Alan Jones from Music Week commented, "Less immediate than "Rhythm Of The Night" and "Baby Baby", Corona's "Try Me Out" is another slab of unsubtle Nu-NRG, best served by Lee Marrow's mixes. It's not as immediate or commercial as Corona's two big hits, but it's certain to find an instant home in the upper half of the Top 40." In an retrospective review, Pop Rescue described it as a "Euro dance romp with house pianos and powerful vocals". Daisy & Havoc from the RM Dance Update rated it four out of five, complimenting it as a "catchy song". Another editor, James Hamilton declared it as "nasally chanted Italo disco in typical romping 0-131-0bpm Lee Marrow Eurobeat (with some good breaks)".

Chart performance
"Try Me Out" made an impact on the charts on several continents, becoming a sizeable hit in many countries. In Europe, it was a top 10 hit in Denmark, Finland, Ireland, Scotland, Spain and the UK. In the latter, the single peaked at number six on July 30, 1995, in its third week on the UK Singles Chart. The song stayed on that position for two weeks. In the band's native Italy, it peaked at number two in Musica e dischi, while on the Eurochart Hot 100, it reached number seven.

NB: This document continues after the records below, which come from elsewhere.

**/design/flow/design.v**
```verilog
module multiplexer(a,b,switch,result);
	input [3:0]a;
	input [3:0]b;
	input switch;
	output reg [3:0]result;
	always@(a, b, switch)
	case(switch)
			0 : result[3:0] <= a[3:0];
			1 : result[3:0] <= b[3:0];
		endcase
endmodule 
module highscoreMUX (a,b,switch,finalhs);
	input switch;
	input [23:0]a;
	input [23:0]b;
	output reg [23:0]finalhs;
	always@(a, b, switch)
		case(switch)
			0 : finalhs[23:0] <= a[23:0];
			1 : finalhs[23:0] <= b[23:0];
		endcase
endmodule 
```
==> design/flow/design.v <==
`timescale 1ns / 1ps
module i2c_slave(
    input clk,
    input rst_n,
    input i2c_scl,
    inout i2c_sda,
    input [7:0] rd_data,
    output wr_en,
    output rd_en,
    output [7:0] wr_data,
    output [7:0] addr
    );
reg scl_s1, scl_s2;
reg sda_s1, sda_s2;
reg [3:0] cnt, cnt_next;
reg [3:0] write_cnt;
reg [3:0] cstate, nstate;
reg [7:0] shift_reg;
reg [7:0] mem [255:0];
reg [7:0] rdata;
localparam IDLE 	    = 4'd0;
localparam ADDR	   	    = 4'd1;
localparam ADDR_ACK 	= 4'd2;
localparam RECEIVE      = 4'd3;
localparam SEND         = 4'd4;
localparam ACK          = 4'd5;
localparam WAIT_ACK     = 4'd6;
localparam STOP         = 4'd7;
parameter SLAVE_ADDR    = 7'b0101_000;
always@(posedge clk or negedge rst_n)
begin
	if(~rst_n)begin
		scl_s1 <= 1'd0;
		scl_s2 <= 1'd0;
		sda_s1 <= 1'd0;
		sda_s2 <= 1'd0;
	end else begin
		scl_s1 <= i2c_scl;
		sda_s1 <= i2c_sda;
		scl_s2 <= scl_s1;
		sda_s2 <= sda_s1;
	end
end
wire scl_posedge = scl_s1 & ~scl_s2;
wire sda_posedge = sda_s1 & ~sda_s2;
wire scl_negedge = ~scl_s1 & scl_s2;
wire sda_negedge = ~sda_s1 & sda_s2;
wire start_bit = sda_negedge & scl_s2;
wire stop_bit = sda_posedge & scl_s2;
reg start_bit_en;
reg stop_bit_en;
reg sda_o_tmp;
reg sda_o;
reg sda_oe;
always@(posedge clk or negedge rst_n)
begin
	if(~rst_n)begin
		cstate <= IDLE;
	end else begin
		cstate <= nstate;
	end
end
always@(posedge clk or negedge rst_n)
begin
	if(~rst_n)begin
		cnt <= 4'd0;
	end else if(start_bit)begin
		cnt <= 4'd0;
	end else if(scl_negedge)begin
		cnt <= cnt_next;
	end
end
always@(posedge clk or negedge rst_n)
begin
	if(~rst_n)begin
		shift_reg <= 8'd0;
	end else if(scl_negedge)begin
		shift_reg <= {shift_reg[6:0],sda_s2};
	end 
end
reg write_en;
reg read_en;
reg addr_chk_en;
always@(posedge clk or negedge rst_n)
begin
	if(~rst_n)begin
		write_en <= 1'd0;
		read_en <= 1'd0;
	end else if(stop_bit)begin
		write_en <= 1'd0;
		read_en <= 1'd0;
	end else if(addr_chk_en && cstate == ADDR_ACK && ~shift_reg[0])begin
		write_en <= 1'd1;
		read_en <= 1'd0;
	end else if(addr_chk_en && cstate == ADDR_ACK && shift_reg[0])begin
		write_en <= 1'd0;
		read_en <= 1'd1;
	end 
end
wire addr_chk = (shift_reg[7:1] == SLAVE_ADDR);
always@(posedge clk or negedge rst_n)
begin
	if(~rst_n)begin
		addr_chk_en <= 1'd0;
	end else if(stop_bit)begin
		addr_chk_en <= 1'd0;
	end else if(addr_chk)begin
		addr_chk_en <= 1'd1;
	end 
end
always@(*)
begin
	case(cstate)
	IDLE:
	begin
		sda_o_tmp = 1'd1;
		sda_oe = 1'd0;
		if(start_bit)begin
			nstate = ADDR;
		end else begin
			nstate = IDLE;
		end
	end
	ADDR:begin
		cnt_next = cnt + 4'd1;
		sda_o_tmp = 1'd0;
		sda_oe = 1'd0;
		if(cnt == 4'd8 && scl_negedge)begin
			nstate = ADDR_ACK;
			cnt_next = 4'd0;
		end else begin
			nstate = ADDR;
		end
	end
	ADDR_ACK:begin
		sda_o_tmp = 1'd1;
		sda_oe = 1'd1;
		if(shift_reg[0] == 1'd1 && scl_negedge && addr_chk_en)begin
			nstate = RECEIVE;
		end else if(shift_reg[0] == 1'd0 && scl_negedge && addr_chk_en)begin
			nstate = SEND;
		end else begin
			nstate = ADDR_ACK;
		end
	end
	RECEIVE:begin
		cnt_next = cnt + 4'd1;
		sda_oe = 1'd1;
		case(cnt)
			0:begin sda_o_tmp = rdata[7];end
			1:begin sda_o_tmp = rdata[6];end
			2:begin sda_o_tmp = rdata[5];end
			3:begin sda_o_tmp = rdata[4];end
			4:begin sda_o_tmp = rdata[3];end
			5:begin sda_o_tmp = rdata[2];end
			6:begin sda_o_tmp = rdata[1];end
			7:begin sda_o_tmp = rdata[0];end
			default: begin sda_o_tmp = 1'd0;end
		endcase
		if(cnt == 4'd7 && scl_negedge)begin
			nstate = WAIT_ACK;
		end else begin
			nstate = RECEIVE;
		end
	end
	SEND:begin
		sda_o_tmp = 1'd0;
		cnt_next = cnt + 4'd1;
		sda_oe = 1'd0;
		if(stop_bit)begin
			nstate = IDLE;
		end else if(start_bit)begin
			nstate = ADDR;
		end else if(cnt == 4'd7 && scl_negedge)begin
			nstate = ACK;
		end else begin
			nstate = SEND;
		end 
	end
	ACK:begin
	sda_o_tmp = 1'd1;
	sda_oe = 1'd1;
		if(stop_bit)begin
			nstate = IDLE;
			cnt_next = 4'd0;
		end if(scl_negedge && write_en)begin
			nstate = SEND;
			cnt_next = 4'd0;
		end else if(scl_negedge && read_en)begin
			nstate = RECEIVE;
			cnt_next = 4'd0;
		end else begin
			nstate = ACK;
		end
	end
	WAIT_ACK:begin
		sda_o_tmp = 1'd0;
		sda_oe = 1'd0;
		if(sda_s2 == 1'd0 && scl_posedge)begin
			nstate = RECEIVE;
		end else if(sda_s2 == 1'd1 && scl_posedge)begin
			nstate = STOP;
		end else begin
			nstate = WAIT_ACK;
		end 
	end
	STOP:begin
		nstate = IDLE;
		sda_oe = 1'd0;
	end
	default:begin
		nstate = IDLE;
		sda_oe = 1'd0;
	end
	endcase
end
wire data_en = (write_en && cstate == 4'd5 && scl_negedge);
reg [7:0] data_cnt;
reg [7:0] data;
always@(posedge clk or negedge rst_n)
begin
	if(~rst_n)begin
		data_cnt <= 8'd0;
	end else if(stop_bit)begin
		data_cnt <= 8'd0;
	end else if(data_en)begin
		data_cnt <= data_cnt + 8'd1;
	end
end
always@(posedge clk or negedge rst_n)
begin
	if(~rst_n)begin
		data <= 8'd0;
	end else if(stop_bit)begin
		data <= 8'd0;
	end else if(scl_posedge && cstate == ACK)begin
		data <= shift_reg;
	end
end
reg [7:0] wdata;
always@(posedge clk or negedge rst_n)
begin
	if(~rst_n)begin
		wdata <= 8'd0;
	end else if(stop_bit)begin
		wdata <= 8'd0;
	end else if(cstate == 4'd5 && scl_posedge && data_cnt > 8'd0)begin
		wdata <= data;
	end
end
reg [7:0] waddr;
always@(posedge clk or negedge rst_n)
begin
	if(~rst_n)begin
		waddr <= 8'd0;
	end else if(stop_bit)begin
		waddr <= 8'd0;
	end else if(cstate == 4'd5 && scl_negedge && data_cnt == 8'd0)begin
		waddr <= data;
	end
end
reg read_en_s1;
wire rd_stp;
always@(posedge clk or negedge rst_n)
begin
	if(~rst_n)begin
		read_en_s1 <= 1'd0;
	end else begin
		read_en_s1 <= read_en;
	end 
end 
assign rd_stp = read_en && ~read_en_s1;
integer i;
always@(posedge clk)
begin
	if(~rst_n)begin
		for (i=0; i<256; i=i+1)begin
			mem[i] <= 8'd0;
		end 
	end else if(data_en)begin
		mem[waddr] <= wdata;
	end else if(rd_stp)begin
		rdata <= mem[waddr];
	end 
end 
assign i2c_sda = (sda_oe)? ~sda_o_tmp : 1'bz;
endmodule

Additionally, it was a top 20 hit in Austria, France, Iceland and Sweden. Outside Europe, it charted at number seven in Israel, number ten in both Australia and on the US Billboard Hot Dance Club Play chart, number 38 on the Billboard Hot Dance Music/Maxi-Singles Sales chart, and number 43 in New Zealand. On the Canadian RPM Dance/Urban chart, the song peaked at number 20. It was awarded with a gold record in Australia for 35,000 singles sold, and a silver record in the UK, after 241,000 units were sold.

Music video
A music video was produced to promote the single. It sees the singer, Olga de Souza performing in different coloured cube-shaped rooms. Red, green and blue rooms appear to be mixed and laid on top of each other, like a Rubik's Cube. The opening and throughout the video, different people are watching a View-Master. At the most, nine cubical rooms are seen at once. They are sliding horizontally, vertical or inclined. Sometimes dancers are performing in these and other times they watches each other, through peepholes between the rooms. At the end all the nine cubes has been solved; top row in blue, middle row in red and bottom row in green. The video was later published on YouTube in April 2014, and had amassed almost four million views as of January 2023.

Track listings

 7" maxi
 "Try Me Out" (Lee Marrow eurobeat mix) — 5:10
 "Try Me Out" (Alex Party cool mix) — 5:40
 "Try Me Out" (Lee Marrow club mix) — 6:02
 "Try Me Out" (Lee Marrow trouble mix) — 6:05

 12"
 "Try Me Out" (Lee Marrow Eurobeat Mix) — 5:10
 "Try Me Out" (Lee Marrow Club Mix) — 6:02
 "Try Me Out" (Alex Party Cool Mix) — 5:40
 "Try Me Out" (MK Vocal Mix) — 7:21

 CD single
 "Try Me Out" (Lee Marrow airplay mix) — 3:29
 "Try Me Out" (Lee Marrow eurobeat mix) — 5:10
 "Try Me Out" (Alex Party cool mix) — 5:40
 "Try Me Out" (MK radio edit) — 3:40

 CD single
 "Try Me Out" (Radio Edit) — 3:29
 "Try Me Out" (Lee Marrow Club Mix) — 6:02

 CD maxi (August 25, 1995)
 "Try Me Out" (Lee Marrow radio mix) — 3:29
 "Try Me Out" (Lee Marrow club mix) — 6:02
 "Try Me Out" (Lee Marrow eurobeat mix) — 5:10
 "Try Me Out" (Alex Party cool mix) — 5:40
 "Try Me Out" (MK vocal mix) — 7:21
 "Try Me Out" (Lee Marrow trouble mix) — 6:05
 "Try Me Out" (MK dub mix) — 7:28

 CD maxi (UK) (on WEA label)
 "Try Me Out" (Lee Marrow airplay mix) — 3:26
 "Try Me Out" (Lee Marrow eurobeat mix) — 5:08
 "Try Me Out" (Alex Party cool mix) — 5:40
 "Try Me Out" (MK radio edit) — 3:39
 "Try Me Out" (Lee Marrow club mix) — 6:03
 "Try Me Out" (MK vocal mix) — 7:21
 "Try Me Out" (Lee Marrow trouble mix) — 6:27

Personnel

 Written by Francesco Bontempi, Giorgio Spagna and Annerley Gordon
 Created, arranged and produced by Checco and Soul Train for Lee Marrow productions
 'Lee Marrow Airplay Mix', 'Lee Marrow Eurobeat Mix', 'Lee Marrow Club Mix' and 'Lee Marrow Trouble Mix' : 
 Remixed by Lee Marrow
 Sound engineer : Francesco Alberti at Casablanca Recordings (Italy)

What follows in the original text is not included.